Some psychological walls are absolutly essential. People need personal boundaries to secure identities and protect themselves from others. And sometimes people need to protect others from themselves, and themselves from themselves, by building such walls. It's not such a bad idea to wall off your own greed and hatred sometimes, as best you can. But here I'm talking about what one rich man calls "big and fat and beautiful" wall between nations. For those who seek to build them, such walls evoke a sense of security and identity. They are a way of naming and legitimizing differences. "We" are on this side of the wall; "they" are on the other side. Behind this is a background idea: "we" are pure and "they" are impure. For those whom walls are intended to keep out, walls function as symbols of rejection and animosity. Walls are reminders that "they" do not accept "us" and see "us" as deficiently human. Walls are also implicit invitations to imagine (and get to) the other side. Because walls are divisive, more than a few wisdom seekers have seen walls as obstacles to the compassionate heart. One of the most beautiful expressions of this sentiment is the passage from the 14th century Spanish mystic, Ibn al-Arabi, who speaks of love as his religion, and invites to imagine a heart so wide that it is a pasture for gazelles. And some (process theologians, for example) have imagined God as a heart without walls. See God with a Spacious Heart. My Muslim colleague and friend, Farhan Shah, speaks of God in similar terms. People who are drawn to images of the spacious heart may nevertheless build walls for protection, but they do not find them "big and fat and beautiful." They find them tragic and sometimes immoral. And they fervently resist the idea that those on "the other side" are deficiently human. In building a wall or even a fence, it is hard for them get over the symbolism of the wall. Not only in the physical world, but also in their hearts, the very image of a big and fat wall, especially made of concrete but also of steel, is a source of spiritual pain. For them hospitality and nurturance are even more important than security and protection. Among them are famous people like Jesus and the Buddha, Abraham Heschel and Dorothy Day. But also ordinary people who have love in their hearts, like your uncle or my mother, your brother or my sister. When the subject turns to walls at their pep rallies, or for that matter their worship services, the crowd never cheers. |
A Pasture for Gazelles: Ibn 'Arabi
My heart has opened unto every form:
it is a pasture for gazelles, a cloister for Christian monks, a temple for idols, the Ka’ba of the pilgrim, the tablets of the Torah and the book of the Qur’an. I practice the religion of Love. -- Novak, Philip. The World's Wisdom: Sacred Texts of the World's Religions (pp. 325-326). HarperOne. Kindle Edition. Quote taken from Sufism, by William Stoddart. Copyright © 1986. |
Ibn ʿArabi (26 July 1165 – 16 November 1240), full name Abū ʿAbd Allāh Muḥammad ibn ʿAlī ibn Muḥammad ibnʿArabī al-Ḥātimī aṭ-Ṭāʾī, was an Andalusian Muslim scholar, mystic, poet, and philosopher, whose works have grown to be very influential beyond the Muslim world. Of the over 800 works which are attributed to him, 100 survive in the original manuscript -- Wikipedia
Psychology of Walls
Walls are built for various reasons and they serve different purposes, but their function is always fundamentally the same: to create divisions, to prevent people and ideas from moving freely, and to legitimize differences.....Once the wall has been erected, it acquires a life of its own and structures people’s lives according to its own rules. It gives them meaning and a new sense of direction. All those walled off now have a purpose: to find themselves, by whatever means it takes, on the other side of the wall.
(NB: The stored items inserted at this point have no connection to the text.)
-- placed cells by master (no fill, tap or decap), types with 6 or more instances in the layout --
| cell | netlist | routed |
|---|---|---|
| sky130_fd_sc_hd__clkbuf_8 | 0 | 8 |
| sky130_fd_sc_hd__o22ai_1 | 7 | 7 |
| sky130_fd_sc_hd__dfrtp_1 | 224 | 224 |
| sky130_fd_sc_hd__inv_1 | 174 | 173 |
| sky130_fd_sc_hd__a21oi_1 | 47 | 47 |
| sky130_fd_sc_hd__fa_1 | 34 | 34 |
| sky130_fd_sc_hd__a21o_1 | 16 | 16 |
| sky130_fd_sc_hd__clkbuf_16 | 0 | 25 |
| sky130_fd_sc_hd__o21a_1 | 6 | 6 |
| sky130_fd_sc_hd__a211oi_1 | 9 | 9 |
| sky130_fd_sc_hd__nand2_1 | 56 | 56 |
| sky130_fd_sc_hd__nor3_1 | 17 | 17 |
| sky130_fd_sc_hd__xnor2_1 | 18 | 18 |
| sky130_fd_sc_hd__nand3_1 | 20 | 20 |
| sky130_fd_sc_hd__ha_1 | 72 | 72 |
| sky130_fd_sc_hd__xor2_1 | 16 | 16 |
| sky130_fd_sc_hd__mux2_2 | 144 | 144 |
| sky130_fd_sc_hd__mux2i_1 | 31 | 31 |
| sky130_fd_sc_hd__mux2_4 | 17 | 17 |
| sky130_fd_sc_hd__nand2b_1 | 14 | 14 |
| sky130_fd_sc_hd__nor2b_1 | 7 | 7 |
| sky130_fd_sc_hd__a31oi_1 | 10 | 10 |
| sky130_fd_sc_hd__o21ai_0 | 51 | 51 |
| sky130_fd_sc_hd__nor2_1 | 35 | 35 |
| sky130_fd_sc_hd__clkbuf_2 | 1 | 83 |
--- src/rtl/inst_sequencer.sv ---
// Cycle sequencer for the Nandy core: owns the instruction register, steps
// memory-class ops through two cycles, stretches I/O ops until acknowledged
// and injects the interrupt opcode at instruction boundaries.
module inst_sequencer #(
  parameter logic [7:0] NOP_OPCODE = 8'h00,
  parameter logic [7:0] INT_OPCODE = 8'h10,
  parameter int         IO_TIMEOUT = 16
) (
  input  logic       clk,
  input  logic       rst,
  input  logic       hold,
  input  logic [7:0] inst_in,
  input  logic       io_rd,
  input  logic       io_wr,
  input  logic       ncli,
  input  logic       irq,
  input  logic       io_ack,
  output logic [7:0] inst,
  output logic       cycle,
  output logic       ncycle,
  output logic       fetch,
  output logic       commit,
  output logic       io_req,
  output logic       io_err,
  output logic       int_ack,
  output logic       ie
);

  localparam int CW = (IO_TIMEOUT > 0) ? $clog2(IO_TIMEOUT + 1) : 1;
  localparam logic [CW-1:0] CNT_LAST = CW'((IO_TIMEOUT > 0) ? IO_TIMEOUT - 1 : 0);
  localparam logic [CW-1:0] CNT_MAX  = {CW{1'b1}};

  typedef enum logic [1:0] {BOOT, EXEC0, EXEC1, IOWAIT} state_t;

  state_t        state;
  logic [CW-1:0] waitCnt;
  logic          done;
  logic          timeout;
  logic          take;
  logic          active;

  assign cycle  = (state == EXEC1);
  assign ncycle = ~cycle;

  // Completion / interrupt decision for the current cycle and the strobes
  // derived from it; strobes are suppressed during reset and hold.
  always_comb begin
    done    = 1'b0;
    timeout = 1'b0;
    case (state)
      EXEC0:  done = ~inst[7] & ~(io_rd | io_wr);
      EXEC1:  done = 1'b1;
      IOWAIT: begin
        if (io_ack) begin
          done = 1'b1;
        end else if ((IO_TIMEOUT != 0) && (waitCnt == CNT_LAST)) begin
          done    = 1'b1;
          timeout = 1'b1;
        end
      end
      default: done = 1'b0;
    endcase
    take    = done & irq & ie;
    active  = ~rst & ~hold;
    commit  = active & done;
    int_ack = active & take;
    fetch   = active & ((state == BOOT) | (done & ~take));
  end

  // Sequencer state, instruction register, interrupt enable and I/O tracking.
  always_ff @(posedge clk) begin
    if (rst) begin
      state   <= BOOT;
      inst    <= NOP_OPCODE;
      ie      <= 1'b0;
      io_err  <= 1'b0;
      io_req  <= 1'b0;
      waitCnt <= '0;
    end else if (!hold) begin
      case (state)
        BOOT: begin
          state <= EXEC0;
          inst  <= inst_in;
        end
        EXEC0: begin
          if (inst[7]) begin
            state <= EXEC1;
          end else if (io_rd | io_wr) begin
            state   <= IOWAIT;
            waitCnt <= '0;
            io_req  <= 1'b1;
          end
        end
        IOWAIT: begin
          // saturate rather than wrap; only reachable with no timeout
          if (!done && waitCnt != CNT_MAX) waitCnt <= waitCnt + 1'b1;
        end
        default: ;
      endcase
      if (done) begin
        state  <= EXEC0;
        io_req <= 1'b0;
        if (timeout) io_err <= 1'b1;
        if (!ncli) ie <= 1'b1;
        // accepting an interrupt disables further ones, even over a re-arm
        if (take) begin
          ie   <= 1'b0;
          inst <= INT_OPCODE;
        end else begin
          inst <= inst_in;
        end
      end
    end
  end

endmodule
--- config.mk ---
export PLATFORM = sky130hd
export DESIGN_NAME = inst_sequencer
export DESIGN_NICKNAME = d
export VERILOG_FILES = /design/src/rtl/inst_sequencer.sv
export SDC_FILE = /design/constraint.sdc
export NUM_CORES = 1
export LEC_CHECK = 0
export ABC_AREA = 1
export CORE_UTILIZATION = 25
export DETAILED_ROUTE_END_ITERATION = 8
export GPL_TIMING_DRIVEN = 0
export PLACE_DENSITY = 0.57
export SYNTH_ARGS = -nofsm -noshare
export SYNTH_HDL_FRONTEND = slang
export SYNTH_SLANG_ARGS = --single-unit
--- constraint.sdc ---
create_clock -name clk -period 3.9 [get_ports clk]
set_input_delay 1.17 -clock clk [delete_from_list [all_inputs] [get_ports clk]]
set_output_delay 1.17 -clock clk [all_outputs]
set_load 0.02 [all_outputs]
==> impl_metrics.ini <==
[outcome]
run_status = finished, final reports clean

[floorplanning]
floorplan.rows = 23
initial_utilization = 0.261
fp.dieH_um = 66.7
die_width_um = 66.7
floorplan.die_area_um2 = 4450
core_um2 = 4000
io_pins = 32

[yosys]
top_cells_by_instance_count_after_synthesis = 41 x nand2_1, 34 x nor2_1, 18 x dfxtp_1
synth_edf_count = 0
yosys-top-cells-area = dfxtp_1 34%, nand2_1 15%, nor2_1 12%, inv_1 6.1%, nand3_1 4.3%
post_synth_mux_area_share = 0
synth-seq-area-share = 0.344
postSynthCellCount = 160
largest_family_of_logic_cells_by_synthesized_area = simple AND/OR/NAND/NOR gates
yosysTopAreaCellShare = 0.344
synth_largest_area_cell = dfxtp_1
syn_area_um2 = 1050
synth-compound-area-share = 0.0550
synth_cell_types = 26
synth_area_per_cell_um2 = 6.54
yosys_warnings = 0
post_synthesis_net_count = 179
async_reset_ff_frac = 0
synth-seq-cells = 18
yosys.area_share.xor_xnor = 0
post_synth_fa_ha_maj_area_fraction = 0.0359
post-synth-top-count-cell = nand2_1
ys_dominant_reg_cell = dfxtp_1
synth-simple-area-share = 0.449

[setup_path]
cpPeakStageDelay_ns = 0.48
cp_num_buf_inv = 3
critical_path_arrival_ns = 2.52
critPathMostFrequentCell = nand2_1
critical-path-top-delay-family = buffers and inverters
critical_path.startpoint_type = input pin
timing.critical_path.to_type = primary output
timing.critical_path.required_ns = 2.73
critPathKind = input pin to primary output
worstPathCellList = clkdlybuf4s50_1 > inv_1 > nand3_1 > nand2_1 > nand2_1 > nand2_2 > nor2_1 > clkbuf_2
critPathSlowestCell = clkdlybuf4s50_1
cp_max_fo = 10

[cells_and_area]
antenna-diode-count = 0
finish.utilization = 0.366
layout.filler_cells = 453
syn_to_final_growth_pct = 39.8
multi_input_area_um2 = 567
ratio_of_cells_with_drive_above_1_in_the_final_layout = 0.154
post-route-cell-area_um2 = 1460
nets = 216
sequential_cell_area_in_the_final_layout_um2 = 360

[global_routing]
grt_antenna_before_repair = 0
grt_start_max_net_pins = 11
via_count_of_the_first_global_routing_pass = 987
grt.overflow.total = 0
total_global_route_track_usage = 0.117
grt_first_pass_wirelength_um = 3980

[power_and_ir_drop]
max-vdd-ir-drop_v = 0.000106
power.clock.fraction = 0.265
internal-power_uw = 337
power-per-cell-area_nw_per_um2 = 334
seq_power_share = 0.436
swShare = 0.309
power.static_leakage_nw = 0.678
total_power_uw = 488
p_comb_frac = 0.299
switching_power_uw = 151

[place]
place.detailed.hpwl_um = 1770
place_area_um2 = 1420
gpl.final_weighted_congestion = 0.777
placement.io_buffers = 31

[route]
drcViolationCount = 0
routed_wl_um = 2260
number_of_drc_violations_after_detailed_routing_iteration_0 = 33
ant_nets = 0
detailed_routing_iteration_count_for_the_pre_antenna_repair_pass = 4
vias = 1040
avgViaCountPerCell = 4.24
route.detailed.wl_per_inst_um = 9.23

[timing]
fin_tns_setup_ns = 0
whs_ns = 0.447
clock_skew_ns = 0.00575
slew-limit-headroom = 0.676
report.final.slew_viol_count = 0
worst_max_slew_pin_slew_ns = 0.484
grt_setup_unrepaired = no
post-route-min-period_ns = 3.69
report.final.setup_viol = 0
final_min_period_over_clock_period = 0.946
maxClockFrequency_mhz = 271
report.final.hold_viol_count = 0

[clocking]
worst_skew_pair.late_latency_ns = 0.25
cts_buffer_depth = 2
clock_sink_count = 18
htree_levels = 1
tritoncts = built
clk_pin_slew_ns = 0.06
clock-root-buffer = clkbuf_8
tritoncts.num_buffers = 3

[job]
drv.max_cap_violation_count = 0

[hold_path]
worst_hold_path_type = flip-flop to flip-flop
## final timing paths
kind / from / endpoint / slack, ns / cells past startpoint
worst max register to register: waitCnt[0] / ie / 1.98 / 11
worst min register to register: io_req / io_req / 0.45 / 2
worst min-delay path: io_req / io_req / 0.45 / 2
worst max-delay path: io_ack / int_ack / 0.21 / 8
## registers in the layout, indices dropped and copies added, names as in the netlist
name / cells
ie: 1
inst: 8
io_err: 1
io_req: 1
state: 2
waitCnt: 5
## cells in the final DEF, fill, tap and decap left out, drive strengths merged
| cell | instances |
|---|---|
| nor2 | 36 |
| nand2 | 49 |
| o211ai | 1 |
| nor3b | 1 |
| inv | 22 |
| nand3 | 11 |
| buf | 3 |
| nor3 | 1 |
| clkbuf | 5 |
| o21bai | 1 |
| a21oi | 5 |
| nand4 | 2 |
| dfxtp | 18 |
| clkdlybuf4s50 | 28 |
| dlygate4sd2 | 2 |
| ha | 3 |
| o21ai | 2 |
| o21a | 1 |
| or2 | 2 |
| nor4 | 2 |
## stage by stage
| stage | setup slack (ns) | cells |
|---|---|---|
| floorplan | 0.728 | 160 |
| global placement | -0.248 | 241 |
| detailed placement | -0.256 | 241 |
| CTS | 0.0362 | 245 |
| global route | 0.0913 | 245 |
| finish | 0.212 | 245 |
## power groups by stage
| stage | Clock, mW | Sequential, mW | Combinational (mW) |
|---|---|---|---|
| floorplan | 0 | 0.228 | 0.0796 |
| global placement | 0 | 0.217 | 0.146 |
| detailed placement | 0 | 0.217 | 0.147 |
| CTS | 0.135 | 0.213 | 0.148 |
| global route | 0.145 | 0.215 | 0.164 |
| finish | 0.129 | 0.213 | 0.146 |
## kinds of logic after synthesis
family	after synthesis
AO/OA/AOI/OAI	10
adder cells (fa/ha/maj)	3
AND/OR/NAND/NOR	104
flip-flops	18
buffers and inverters	25
## per-layer routing
metal  vias to the layer above  track usage  share of wire
met4                         0       0.0399         0.0053
met3                         2       0.0274          0.050
met1                       451        0.139           0.49
li1                        567            -              -
met5                         -            0              0
met2                        20        0.202           0.45
## area by class of cell
cell class | instances | share of cell area
timing repair buffer | 32 | 0.212
tap | 50 | 0.0428
sequential | 18 | 0.246
multi-input combinational | 117 | 0.388
buffer | 3 | 0.0248
clock buffer | 3 | 0.0282
inverter | 22 | 0.0582
## repair_timing
item | in CTS | in global routing
setup buffers | 1 | 0
hold buffers | 0 | 0
pin swaps | 0 | 0
setup endpoints to repair | 3 | 1
gates resized for setup | 6 | 2
hold endpoints to repair | 0 | 0
## tightest hold or removal path: cells and delay by family, from the launching register on
kind / cells / cell delay, ns
buf+inv: 1 / 0.05
compound gates: 1 / 0.05
flops: 1 / 0.31
(Power assumes the default switching activity.)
-- Costica Bradatan, assistant professor in the Honors College at Texas Tech University, in NY Times, NOv. 27, 2011, 5 pm
More on the Psychology of Walls
While walls and fences are certainly physical things — imposing ones at that — a good deal of their power comes from elsewhere. As their role in political discourse makes clear, they are also things of the mind. And it is not a concept confined by American borders. The Germans, who seem to have a name for everything, use the phrase Mauer im Kopf (“wall in the head”) to refer to the phenomenon. The Berlin Wall may have been torn down long ago, but many people in Germany still feel divided; the wall is intact in their minds....Walls can be spectacular as architectural structures but they can be even more fascinating as entities that inhabit our thinking and shape cultures.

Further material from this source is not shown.